▸ **Try it**: Take the line with "o211ai | 48 |" and all lines after it, through the end of the records below, and repeat them exactly.

***** Dataset

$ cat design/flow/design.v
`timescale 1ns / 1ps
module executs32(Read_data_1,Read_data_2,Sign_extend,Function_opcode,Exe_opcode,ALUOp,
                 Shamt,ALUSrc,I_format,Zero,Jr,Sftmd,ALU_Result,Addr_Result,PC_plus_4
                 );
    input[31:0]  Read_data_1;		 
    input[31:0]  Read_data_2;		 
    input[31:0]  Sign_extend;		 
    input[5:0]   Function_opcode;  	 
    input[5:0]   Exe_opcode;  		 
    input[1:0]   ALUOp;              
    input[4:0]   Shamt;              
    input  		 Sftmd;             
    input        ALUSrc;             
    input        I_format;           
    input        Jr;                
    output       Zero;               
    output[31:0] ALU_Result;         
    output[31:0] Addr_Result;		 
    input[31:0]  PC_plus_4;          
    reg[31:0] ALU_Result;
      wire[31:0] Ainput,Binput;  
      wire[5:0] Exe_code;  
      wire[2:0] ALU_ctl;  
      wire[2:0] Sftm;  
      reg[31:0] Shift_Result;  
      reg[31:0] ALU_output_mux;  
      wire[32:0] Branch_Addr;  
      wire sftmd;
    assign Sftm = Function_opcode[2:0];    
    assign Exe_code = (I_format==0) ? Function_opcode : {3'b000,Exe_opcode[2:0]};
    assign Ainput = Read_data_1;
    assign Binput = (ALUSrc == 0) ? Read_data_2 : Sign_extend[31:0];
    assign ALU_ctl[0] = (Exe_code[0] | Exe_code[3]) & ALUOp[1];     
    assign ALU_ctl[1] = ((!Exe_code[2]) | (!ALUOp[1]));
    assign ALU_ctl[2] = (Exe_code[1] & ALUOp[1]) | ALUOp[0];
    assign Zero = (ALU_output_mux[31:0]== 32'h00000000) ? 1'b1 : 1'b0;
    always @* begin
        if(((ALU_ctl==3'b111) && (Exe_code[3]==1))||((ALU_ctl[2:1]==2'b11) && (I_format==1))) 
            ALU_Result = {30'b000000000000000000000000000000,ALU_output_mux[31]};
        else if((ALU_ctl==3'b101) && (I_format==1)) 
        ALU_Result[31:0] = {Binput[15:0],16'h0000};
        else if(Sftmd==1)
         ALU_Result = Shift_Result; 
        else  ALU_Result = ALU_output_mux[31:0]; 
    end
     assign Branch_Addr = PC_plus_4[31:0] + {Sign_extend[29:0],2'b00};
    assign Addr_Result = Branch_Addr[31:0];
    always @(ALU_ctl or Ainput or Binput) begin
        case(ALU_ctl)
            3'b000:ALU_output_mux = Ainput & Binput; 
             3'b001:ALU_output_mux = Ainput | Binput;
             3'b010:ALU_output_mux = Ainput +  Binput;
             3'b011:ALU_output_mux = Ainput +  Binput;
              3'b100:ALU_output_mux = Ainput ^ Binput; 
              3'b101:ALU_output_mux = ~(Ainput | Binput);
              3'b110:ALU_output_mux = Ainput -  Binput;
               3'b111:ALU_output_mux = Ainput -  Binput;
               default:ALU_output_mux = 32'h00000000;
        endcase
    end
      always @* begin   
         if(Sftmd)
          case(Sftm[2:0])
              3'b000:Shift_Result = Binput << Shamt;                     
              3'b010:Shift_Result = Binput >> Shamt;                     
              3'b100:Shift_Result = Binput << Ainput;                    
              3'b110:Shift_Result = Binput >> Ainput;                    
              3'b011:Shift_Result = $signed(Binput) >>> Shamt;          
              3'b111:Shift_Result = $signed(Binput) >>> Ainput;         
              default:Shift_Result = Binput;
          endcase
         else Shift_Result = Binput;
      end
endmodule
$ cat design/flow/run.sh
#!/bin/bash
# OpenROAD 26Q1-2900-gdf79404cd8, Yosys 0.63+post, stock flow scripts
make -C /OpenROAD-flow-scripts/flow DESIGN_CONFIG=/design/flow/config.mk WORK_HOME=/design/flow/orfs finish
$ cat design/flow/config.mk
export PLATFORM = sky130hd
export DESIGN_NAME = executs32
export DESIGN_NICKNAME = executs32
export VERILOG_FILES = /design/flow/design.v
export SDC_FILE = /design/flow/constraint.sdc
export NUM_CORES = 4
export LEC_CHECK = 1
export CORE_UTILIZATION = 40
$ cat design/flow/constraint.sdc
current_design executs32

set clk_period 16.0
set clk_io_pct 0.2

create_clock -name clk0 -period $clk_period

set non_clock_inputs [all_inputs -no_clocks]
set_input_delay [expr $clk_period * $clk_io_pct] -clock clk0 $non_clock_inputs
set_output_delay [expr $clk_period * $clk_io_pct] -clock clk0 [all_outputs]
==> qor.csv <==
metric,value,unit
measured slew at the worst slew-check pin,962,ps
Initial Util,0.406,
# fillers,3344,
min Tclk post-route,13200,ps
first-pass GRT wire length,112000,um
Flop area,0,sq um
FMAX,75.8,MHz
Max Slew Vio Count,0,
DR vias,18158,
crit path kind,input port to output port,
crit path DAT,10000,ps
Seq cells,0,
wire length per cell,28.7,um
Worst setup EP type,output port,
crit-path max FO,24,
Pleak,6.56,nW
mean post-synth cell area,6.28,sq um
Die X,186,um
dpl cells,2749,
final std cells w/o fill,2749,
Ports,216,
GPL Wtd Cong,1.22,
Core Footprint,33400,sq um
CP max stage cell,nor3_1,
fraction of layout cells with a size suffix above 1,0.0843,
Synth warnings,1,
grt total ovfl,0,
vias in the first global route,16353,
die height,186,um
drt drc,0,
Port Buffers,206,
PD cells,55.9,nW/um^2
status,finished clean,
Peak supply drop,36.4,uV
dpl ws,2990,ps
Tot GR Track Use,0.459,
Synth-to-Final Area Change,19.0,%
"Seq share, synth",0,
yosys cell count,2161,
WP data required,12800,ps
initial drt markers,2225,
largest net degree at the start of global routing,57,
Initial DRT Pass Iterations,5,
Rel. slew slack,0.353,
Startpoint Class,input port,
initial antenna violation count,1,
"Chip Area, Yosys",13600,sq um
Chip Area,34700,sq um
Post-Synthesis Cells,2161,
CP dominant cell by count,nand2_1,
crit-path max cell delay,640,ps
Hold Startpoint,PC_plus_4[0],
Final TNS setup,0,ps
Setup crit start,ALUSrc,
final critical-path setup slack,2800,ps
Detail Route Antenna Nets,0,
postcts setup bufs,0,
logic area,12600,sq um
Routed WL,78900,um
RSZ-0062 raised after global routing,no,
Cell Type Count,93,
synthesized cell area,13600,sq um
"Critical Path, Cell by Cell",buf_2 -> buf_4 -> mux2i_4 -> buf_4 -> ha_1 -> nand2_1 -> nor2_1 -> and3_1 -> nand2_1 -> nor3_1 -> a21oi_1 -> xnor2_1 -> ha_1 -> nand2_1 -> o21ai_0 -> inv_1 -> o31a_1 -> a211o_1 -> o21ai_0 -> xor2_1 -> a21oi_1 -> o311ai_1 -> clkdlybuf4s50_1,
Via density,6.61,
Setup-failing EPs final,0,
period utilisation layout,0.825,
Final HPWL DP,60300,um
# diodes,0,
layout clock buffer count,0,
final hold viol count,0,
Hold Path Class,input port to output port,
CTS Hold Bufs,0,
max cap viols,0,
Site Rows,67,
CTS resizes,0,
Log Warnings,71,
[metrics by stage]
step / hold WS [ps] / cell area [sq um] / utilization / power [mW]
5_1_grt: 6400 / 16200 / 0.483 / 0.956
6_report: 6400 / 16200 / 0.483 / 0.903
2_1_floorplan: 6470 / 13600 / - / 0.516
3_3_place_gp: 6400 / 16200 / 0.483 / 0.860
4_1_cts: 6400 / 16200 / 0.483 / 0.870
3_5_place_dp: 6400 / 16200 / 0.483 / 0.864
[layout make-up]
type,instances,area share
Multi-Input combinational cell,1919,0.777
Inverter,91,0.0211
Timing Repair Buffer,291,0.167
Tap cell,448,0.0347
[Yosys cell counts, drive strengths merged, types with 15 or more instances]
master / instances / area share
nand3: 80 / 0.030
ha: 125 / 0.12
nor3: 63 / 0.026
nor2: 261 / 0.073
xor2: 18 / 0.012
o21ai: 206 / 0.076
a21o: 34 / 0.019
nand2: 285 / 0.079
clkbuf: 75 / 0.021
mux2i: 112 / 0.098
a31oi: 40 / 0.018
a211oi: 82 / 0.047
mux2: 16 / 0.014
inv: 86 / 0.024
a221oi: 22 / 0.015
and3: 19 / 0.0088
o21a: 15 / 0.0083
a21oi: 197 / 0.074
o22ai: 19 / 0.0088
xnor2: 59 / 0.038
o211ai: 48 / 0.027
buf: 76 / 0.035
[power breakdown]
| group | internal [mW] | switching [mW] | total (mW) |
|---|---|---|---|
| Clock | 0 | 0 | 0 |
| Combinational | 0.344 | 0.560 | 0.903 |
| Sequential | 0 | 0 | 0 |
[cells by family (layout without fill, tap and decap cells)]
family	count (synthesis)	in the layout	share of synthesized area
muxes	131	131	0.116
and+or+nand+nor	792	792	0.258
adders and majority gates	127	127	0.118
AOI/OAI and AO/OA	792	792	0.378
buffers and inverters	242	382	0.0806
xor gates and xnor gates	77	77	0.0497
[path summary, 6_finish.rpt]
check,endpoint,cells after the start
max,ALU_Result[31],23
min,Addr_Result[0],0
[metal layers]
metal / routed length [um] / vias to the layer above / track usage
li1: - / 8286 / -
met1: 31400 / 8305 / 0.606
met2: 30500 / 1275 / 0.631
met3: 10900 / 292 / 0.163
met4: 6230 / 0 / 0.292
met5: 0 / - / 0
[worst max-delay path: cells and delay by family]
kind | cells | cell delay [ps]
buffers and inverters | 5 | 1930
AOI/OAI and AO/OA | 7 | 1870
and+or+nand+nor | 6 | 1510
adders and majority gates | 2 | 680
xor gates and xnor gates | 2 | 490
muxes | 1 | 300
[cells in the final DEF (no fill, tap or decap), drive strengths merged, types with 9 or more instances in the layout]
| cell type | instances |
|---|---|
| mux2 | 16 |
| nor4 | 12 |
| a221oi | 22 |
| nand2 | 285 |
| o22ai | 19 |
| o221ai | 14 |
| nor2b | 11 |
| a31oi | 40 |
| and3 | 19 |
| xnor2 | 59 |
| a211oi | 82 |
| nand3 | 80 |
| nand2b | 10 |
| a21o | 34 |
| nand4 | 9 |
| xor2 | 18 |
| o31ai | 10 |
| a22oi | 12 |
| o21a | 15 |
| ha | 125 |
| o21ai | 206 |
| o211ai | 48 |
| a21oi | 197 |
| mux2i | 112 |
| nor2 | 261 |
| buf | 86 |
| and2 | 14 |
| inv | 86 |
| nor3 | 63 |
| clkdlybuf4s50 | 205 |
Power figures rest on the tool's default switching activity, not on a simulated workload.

**********

▸ **Answer area**:
| o211ai | 48 |
| a21oi | 197 |
| mux2i | 112 |
| nor2 | 261 |
| buf | 86 |
| and2 | 14 |
| inv | 86 |
| nor3 | 63 |
| clkdlybuf4s50 | 205 |
Power figures rest on the tool's default switching activity, not on a simulated workload.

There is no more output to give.